TASK GOAL: Among the records, find the lines that hold the string "else" and return them.

DATA IN THIS EXERCISE:
--- config.mk ---
export PLATFORM = sky130hd
export DESIGN_NAME = lsb_mem_ctrl
export DESIGN_NICKNAME = d
export VERILOG_FILES = /design/src/rtl/lsb_mem_ctrl.sv
export SDC_FILE = /design/constraint.sdc
export NUM_CORES = 1
export LEC_CHECK = 0
export ABC_AREA = 1
export ABC_CLOCK_PERIOD_IN_PS = 3900
export CAP_MARGIN = 20
export CORE_ASPECT_RATIO = 0.5
export CORE_MARGIN = 2
export CORE_UTILIZATION = 50
export DETAILED_ROUTE_END_ITERATION = 10
export PLACE_DENSITY_LB_ADDON = 0.05
export SLEW_MARGIN = 20
export SYNTH_ARGS = -nofsm -noshare
export SYNTH_HDL_FRONTEND = slang
export SYNTH_SLANG_ARGS = --single-unit
--- constraint.sdc ---
create_clock -name clk -period 3.9 [get_ports clk]
set_input_delay 0.78 -clock clk [delete_from_list [all_inputs] [get_ports clk]]
set_output_delay 0.78 -clock clk [all_outputs]
set_load 0.01 [all_outputs]
--- src/rtl/lsb_mem_ctrl.sv ---
// lsb_mem_ctrl: serialises one LSB load/store request at a time onto the byte-wide RAM/IO bus.
// Define LSB_MEM_CTRL_IO_STALL_EN to hold IO-space writes while the UART buffer is full.
module lsb_mem_ctrl #(
    parameter int ADDR_WIDTH   = 32,
    parameter int VAL_WIDTH    = 32,
    parameter int LSB_ID_WIDTH = 3
) (
    input  logic                    clk,
    input  logic                    rst_in,
    input  logic                    rdy_in,
    input  logic                    flush,
    input  logic                    lsb2mem_load_en,
    input  logic                    lsb2mem_store_en,
    input  logic [ADDR_WIDTH-1:0]   lsb2mem_addr,
    input  logic [2:0]              lsb2mem_type,
    input  logic [VAL_WIDTH-1:0]    lsb2mem_val,
    input  logic [LSB_ID_WIDTH-1:0] lsb2mem_load_id,
    output logic                    mem_busy,
    output logic                    mem2lsb_load_en,
    output logic [LSB_ID_WIDTH-1:0] mem2lsb_load_id,
    output logic [VAL_WIDTH-1:0]    mem2lsb_load_val,
    input  logic [7:0]              mem_din,
    output logic [7:0]              mem_dout,
    output logic [ADDR_WIDTH-1:0]   mem_a,
    output logic                    mem_wr,
    input  logic                    io_buffer_full
);

    typedef enum logic [1:0] {
        IDLE,
        READ,
        WRITE
`ifdef LSB_MEM_CTRL_IO_STALL_EN
        , IO_WAIT
`endif
    } state_t;

    state_t                  state;
    logic [ADDR_WIDTH-1:0]   addr;
    logic [2:0]              kind;
    logic [VAL_WIDTH-1:0]    wdata;
    logic [LSB_ID_WIDTH-1:0] id;
    logic [2:0]              idx;
    logic [2:0]              cnt;
    logic                    rd_expect;
    logic [VAL_WIDTH-1:0]    rdata;
    logic                    pend_valid;
    logic [ADDR_WIDTH-1:0]   pend_addr;
    logic [2:0]              pend_type;
    logic [VAL_WIDTH-1:0]    pend_val;
    logic                    rdy_q;
    logic                    load_en_q;
    logic                    wr_q;

    logic [2:0]              size;
    logic [2:0]              cnt_next;
    logic [VAL_WIDTH-1:0]    merged;
    logic                    stall;
    logic [ADDR_WIDTH-1:0]   st_addr;
    logic [2:0]              st_type;
    logic [VAL_WIDTH-1:0]    st_val;

    function automatic logic [VAL_WIDTH-1:0] extend(input logic [2:0] t, input logic [VAL_WIDTH-1:0] d);
        case (t)
            3'b000:  extend = {{(VAL_WIDTH-8){d[7]}}, d[7:0]};
            3'b001:  extend = {{(VAL_WIDTH-16){d[15]}}, d[15:0]};
            3'b100:  extend = {{(VAL_WIDTH-8){1'b0}}, d[7:0]};
            3'b101:  extend = {{(VAL_WIDTH-16){1'b0}}, d[15:0]};
            default: extend = d;
        endcase
    endfunction

    always_comb begin
        case (kind[1:0])
            2'b00:   size = 3'd1;
            2'b01:   size = 3'd2;
            default: size = 3'd4;
        endcase
    end

    always_comb begin
        merged = rdata;
        merged[{cnt[1:0], 3'b000} +: 8] = mem_din;
    end

    assign cnt_next = cnt + {2'b00, rd_expect};

`ifdef LSB_MEM_CTRL_IO_STALL_EN
    assign stall = (state == WRITE || state == IO_WAIT) && (mem_a[17:16] == 2'b11) && io_buffer_full;
`else
    logic unused_io_full;
    assign unused_io_full = io_buffer_full;
    assign stall          = 1'b0;
`endif

    // A latched store always starts before a newly arriving one.
    assign st_addr = pend_valid ? pend_addr : lsb2mem_addr;
    assign st_type = pend_valid ? pend_type : lsb2mem_type;
    assign st_val  = pend_valid ? pend_val  : lsb2mem_val;

    assign mem_busy        = (state != IDLE) | pend_valid;
    assign mem_wr          = wr_q & rdy_in & ~stall;
    assign mem2lsb_load_en = load_en_q & rdy_in & ~flush;

    always_ff @(posedge clk or negedge rst_in) begin
        if (!rst_in) begin
            state            <= IDLE;
            addr             <= '0;
            kind             <= '0;
            wdata            <= '0;
            id               <= '0;
            idx              <= '0;
            cnt              <= '0;
            rd_expect        <= 1'b0;
            rdata            <= '0;
            pend_valid       <= 1'b0;
            pend_addr        <= '0;
            pend_type        <= '0;
            pend_val         <= '0;
            rdy_q            <= 1'b0;
            load_en_q        <= 1'b0;
            wr_q             <= 1'b0;
            mem2lsb_load_id  <= '0;
            mem2lsb_load_val <= '0;
            mem_a            <= '0;
            mem_dout         <= '0;
        end else begin
            rdy_q <= rdy_in;
            if (rdy_in) begin
                load_en_q <= 1'b0;
                if (state == IDLE && pend_valid)
                    pend_valid <= 1'b0;
                if (lsb2mem_store_en && (state != IDLE || pend_valid)) begin
                    pend_valid <= 1'b1;
                    pend_addr  <= lsb2mem_addr;
                    pend_type  <= lsb2mem_type;
                    pend_val   <= lsb2mem_val;
                end

                case (state)
                    IDLE: begin
                        if (pend_valid || lsb2mem_store_en) begin
                            state    <= WRITE;
                            addr     <= st_addr;
                            kind     <= st_type;
                            wdata    <= st_val;
                            mem_a    <= st_addr;
                            mem_dout <= st_val[7:0];
                            wr_q     <= 1'b1;
                            idx      <= 3'd1;
                        end else if (lsb2mem_load_en && !flush) begin
                            state     <= READ;
                            addr      <= lsb2mem_addr;
                            kind      <= lsb2mem_type;
                            id        <= lsb2mem_load_id;
                            mem_a     <= lsb2mem_addr;
                            wr_q      <= 1'b0;
                            idx       <= 3'd1;
                            cnt       <= 3'd0;
                            rd_expect <= 1'b0;
                            rdata     <= '0;
                        end
                    end

                    READ: begin
                        if (flush) begin
                            state     <= IDLE;
                            rd_expect <= 1'b0;
                        end else if (!rdy_q) begin
                            // The byte in flight during the freeze was lost; re-issue the first missing one.
                            mem_a     <= addr + ADDR_WIDTH'(cnt);
                            idx       <= cnt + 3'd1;
                            rd_expect <= 1'b0;
                        end else begin
                            if (rd_expect) begin
                                rdata <= merged;
                                cnt   <= cnt_next;
                            end
                            if (cnt_next == size) begin
                                state            <= IDLE;
                                rd_expect        <= 1'b0;
                                load_en_q        <= 1'b1;
                                mem2lsb_load_id  <= id;
                                mem2lsb_load_val <= extend(kind, merged);
                            end else begin
                                rd_expect <= (idx > cnt_next);
                                if (idx < size) begin
                                    mem_a <= addr + ADDR_WIDTH'(idx);
                                    idx   <= idx + 3'd1;
                                end
                            end
                        end
                    end

                    default: begin
                        if (stall) begin
`ifdef LSB_MEM_CTRL_IO_STALL_EN
                            state <= IO_WAIT;
`endif
                        end else if (idx < size) begin
                            state    <= WRITE;
                            mem_a    <= addr + ADDR_WIDTH'(idx);
                            mem_dout <= wdata[{idx[1:0], 3'b000} +: 8];
                            idx      <= idx + 3'd1;
                        end else begin
                            state <= IDLE;
                            wr_q  <= 1'b0;
                        end
                    end
                endcase
            end
        end
    end

endmodule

THE COMPLETED TASK:
`else
        end else begin
                        end else if (lsb2mem_load_en && !flush) begin
                        end else if (!rdy_q) begin
                        end else begin
                            end else begin
                        end else if (idx < size) begin
                        end else begin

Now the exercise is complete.